> _What you need to do_
Copy out the records again. Change nothing.

> _The input_
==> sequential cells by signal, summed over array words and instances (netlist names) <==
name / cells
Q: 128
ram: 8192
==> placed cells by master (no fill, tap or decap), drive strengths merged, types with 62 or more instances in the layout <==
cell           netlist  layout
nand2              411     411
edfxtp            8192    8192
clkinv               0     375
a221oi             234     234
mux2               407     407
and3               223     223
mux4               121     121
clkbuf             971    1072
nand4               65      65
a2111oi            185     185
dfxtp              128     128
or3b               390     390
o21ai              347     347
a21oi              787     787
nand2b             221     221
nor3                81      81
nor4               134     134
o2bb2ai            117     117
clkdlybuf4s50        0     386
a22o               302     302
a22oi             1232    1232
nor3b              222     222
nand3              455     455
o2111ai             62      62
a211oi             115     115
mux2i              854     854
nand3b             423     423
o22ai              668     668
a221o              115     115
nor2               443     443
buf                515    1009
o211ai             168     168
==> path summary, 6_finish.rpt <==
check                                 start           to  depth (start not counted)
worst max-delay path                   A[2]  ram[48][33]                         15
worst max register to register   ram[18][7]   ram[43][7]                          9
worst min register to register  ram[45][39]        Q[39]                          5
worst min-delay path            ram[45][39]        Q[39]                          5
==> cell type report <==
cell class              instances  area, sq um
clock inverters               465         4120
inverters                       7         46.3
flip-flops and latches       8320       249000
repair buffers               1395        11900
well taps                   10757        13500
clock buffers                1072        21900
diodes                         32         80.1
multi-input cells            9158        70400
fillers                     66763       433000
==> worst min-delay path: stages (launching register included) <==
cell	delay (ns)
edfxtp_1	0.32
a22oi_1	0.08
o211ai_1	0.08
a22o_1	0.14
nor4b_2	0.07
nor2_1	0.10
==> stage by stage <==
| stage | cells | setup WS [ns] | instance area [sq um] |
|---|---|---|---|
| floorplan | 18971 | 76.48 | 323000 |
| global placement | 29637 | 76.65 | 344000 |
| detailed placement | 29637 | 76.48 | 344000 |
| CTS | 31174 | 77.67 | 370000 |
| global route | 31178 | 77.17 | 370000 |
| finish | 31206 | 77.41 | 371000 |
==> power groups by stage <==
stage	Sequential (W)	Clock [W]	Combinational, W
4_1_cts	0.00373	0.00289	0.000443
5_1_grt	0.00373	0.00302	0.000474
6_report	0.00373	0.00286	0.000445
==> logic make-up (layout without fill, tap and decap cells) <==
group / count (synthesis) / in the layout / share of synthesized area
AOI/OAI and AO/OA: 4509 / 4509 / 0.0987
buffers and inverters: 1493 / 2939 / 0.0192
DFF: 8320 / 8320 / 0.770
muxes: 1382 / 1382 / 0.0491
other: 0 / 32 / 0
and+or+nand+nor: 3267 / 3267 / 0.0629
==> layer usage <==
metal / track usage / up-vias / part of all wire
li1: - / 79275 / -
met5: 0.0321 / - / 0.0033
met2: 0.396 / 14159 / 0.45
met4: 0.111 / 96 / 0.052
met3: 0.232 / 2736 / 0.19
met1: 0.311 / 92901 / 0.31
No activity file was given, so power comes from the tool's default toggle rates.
**flow/run.sh**
```bash
#!/bin/bash
# OpenROAD 26Q1-2900-gdf79404cd8, Yosys 0.63+post, stock flow scripts
make -C /OpenROAD-flow-scripts/flow DESIGN_CONFIG=/design/flow/config.mk WORK_HOME=/design/flow/orfs finish
```
**flow/config.mk**
```make
export PLATFORM = sky130hd
export DESIGN_NAME = SSegDisplayDriver
export DESIGN_NICKNAME = SSegDisplayDriver
export VERILOG_FILES = /design/flow/design.v
export SDC_FILE = /design/flow/constraint.sdc
export NUM_CORES = 4
export LEC_CHECK = 1
export CORE_AREA = 10 10 104 104
export DIE_AREA = 0 0 114 114
```
**flow/constraint.sdc**
```tcl
current_design SSegDisplayDriver

set clk_period 2.7
set clk_io_pct 0.2

create_clock -name clk0 -period $clk_period [get_ports {clk}]

set non_clock_inputs [all_inputs -no_clocks]
set_input_delay [expr $clk_period * $clk_io_pct] -clock clk0 $non_clock_inputs
set_output_delay [expr $clk_period * $clk_io_pct] -clock clk0 [all_outputs]
```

> _Result of the exercise_
==> sequential cells by signal, summed over array words and instances (netlist names) <==
name / cells
Q: 128
ram: 8192
==> placed cells by master (no fill, tap or decap), drive strengths merged, types with 62 or more instances in the layout <==
cell           netlist  layout
nand2              411     411
edfxtp            8192    8192
clkinv               0     375
a221oi             234     234
mux2               407     407
and3               223     223
mux4               121     121
clkbuf             971    1072
nand4               65      65
a2111oi            185     185
dfxtp              128     128
or3b               390     390
o21ai              347     347
a21oi              787     787
nand2b             221     221
nor3                81      81
nor4               134     134
o2bb2ai            117     117
clkdlybuf4s50        0     386
a22o               302     302
a22oi             1232    1232
nor3b              222     222
nand3              455     455
o2111ai             62      62
a211oi             115     115
mux2i              854     854
nand3b             423     423
o22ai              668     668
a221o              115     115
nor2               443     443
buf                515    1009
o211ai             168     168
==> path summary, 6_finish.rpt <==
check                                 start           to  depth (start not counted)
worst max-delay path                   A[2]  ram[48][33]                         15
worst max register to register   ram[18][7]   ram[43][7]                          9
worst min register to register  ram[45][39]        Q[39]                          5
worst min-delay path            ram[45][39]        Q[39]                          5
==> cell type report <==
cell class              instances  area, sq um
clock inverters               465         4120
inverters                       7         46.3
flip-flops and latches       8320       249000
repair buffers               1395        11900
well taps                   10757        13500
clock buffers                1072        21900
diodes                         32         80.1
multi-input cells            9158        70400
fillers                     66763       433000
==> worst min-delay path: stages (launching register included) <==
cell	delay (ns)
edfxtp_1	0.32
a22oi_1	0.08
o211ai_1	0.08
a22o_1	0.14
nor4b_2	0.07
nor2_1	0.10
==> stage by stage <==
| stage | cells | setup WS [ns] | instance area [sq um] |
|---|---|---|---|
| floorplan | 18971 | 76.48 | 323000 |
| global placement | 29637 | 76.65 | 344000 |
| detailed placement | 29637 | 76.48 | 344000 |
| CTS | 31174 | 77.67 | 370000 |
| global route | 31178 | 77.17 | 370000 |
| finish | 31206 | 77.41 | 371000 |
==> power groups by stage <==
stage	Sequential (W)	Clock [W]	Combinational, W
4_1_cts	0.00373	0.00289	0.000443
5_1_grt	0.00373	0.00302	0.000474
6_report	0.00373	0.00286	0.000445
==> logic make-up (layout without fill, tap and decap cells) <==
group / count (synthesis) / in the layout / share of synthesized area
AOI/OAI and AO/OA: 4509 / 4509 / 0.0987
buffers and inverters: 1493 / 2939 / 0.0192
DFF: 8320 / 8320 / 0.770
muxes: 1382 / 1382 / 0.0491
other: 0 / 32 / 0
and+or+nand+nor: 3267 / 3267 / 0.0629
==> layer usage <==
metal / track usage / up-vias / part of all wire
li1: - / 79275 / -
met5: 0.0321 / - / 0.0033
met2: 0.396 / 14159 / 0.45
met4: 0.111 / 96 / 0.052
met3: 0.232 / 2736 / 0.19
met1: 0.311 / 92901 / 0.31
No activity file was given, so power comes from the tool's default toggle rates.
**flow/run.sh**
```bash
#!/bin/bash
# OpenROAD 26Q1-2900-gdf79404cd8, Yosys 0.63+post, stock flow scripts
make -C /OpenROAD-flow-scripts/flow DESIGN_CONFIG=/design/flow/config.mk WORK_HOME=/design/flow/orfs finish
```
**flow/config.mk**
```make
export PLATFORM = sky130hd
export DESIGN_NAME = SSegDisplayDriver
export DESIGN_NICKNAME = SSegDisplayDriver
export VERILOG_FILES = /design/flow/design.v
export SDC_FILE = /design/flow/constraint.sdc
export NUM_CORES = 4
export LEC_CHECK = 1
export CORE_AREA = 10 10 104 104
export DIE_AREA = 0 0 114 114
```
**flow/constraint.sdc**
```tcl
current_design SSegDisplayDriver

set clk_period 2.7
set clk_io_pct 0.2

create_clock -name clk0 -period $clk_period [get_ports {clk}]

set non_clock_inputs [all_inputs -no_clocks]
set_input_delay [expr $clk_period * $clk_io_pct] -clock clk0 $non_clock_inputs
set_output_delay [expr $clk_period * $clk_io_pct] -clock clk0 [all_outputs]
```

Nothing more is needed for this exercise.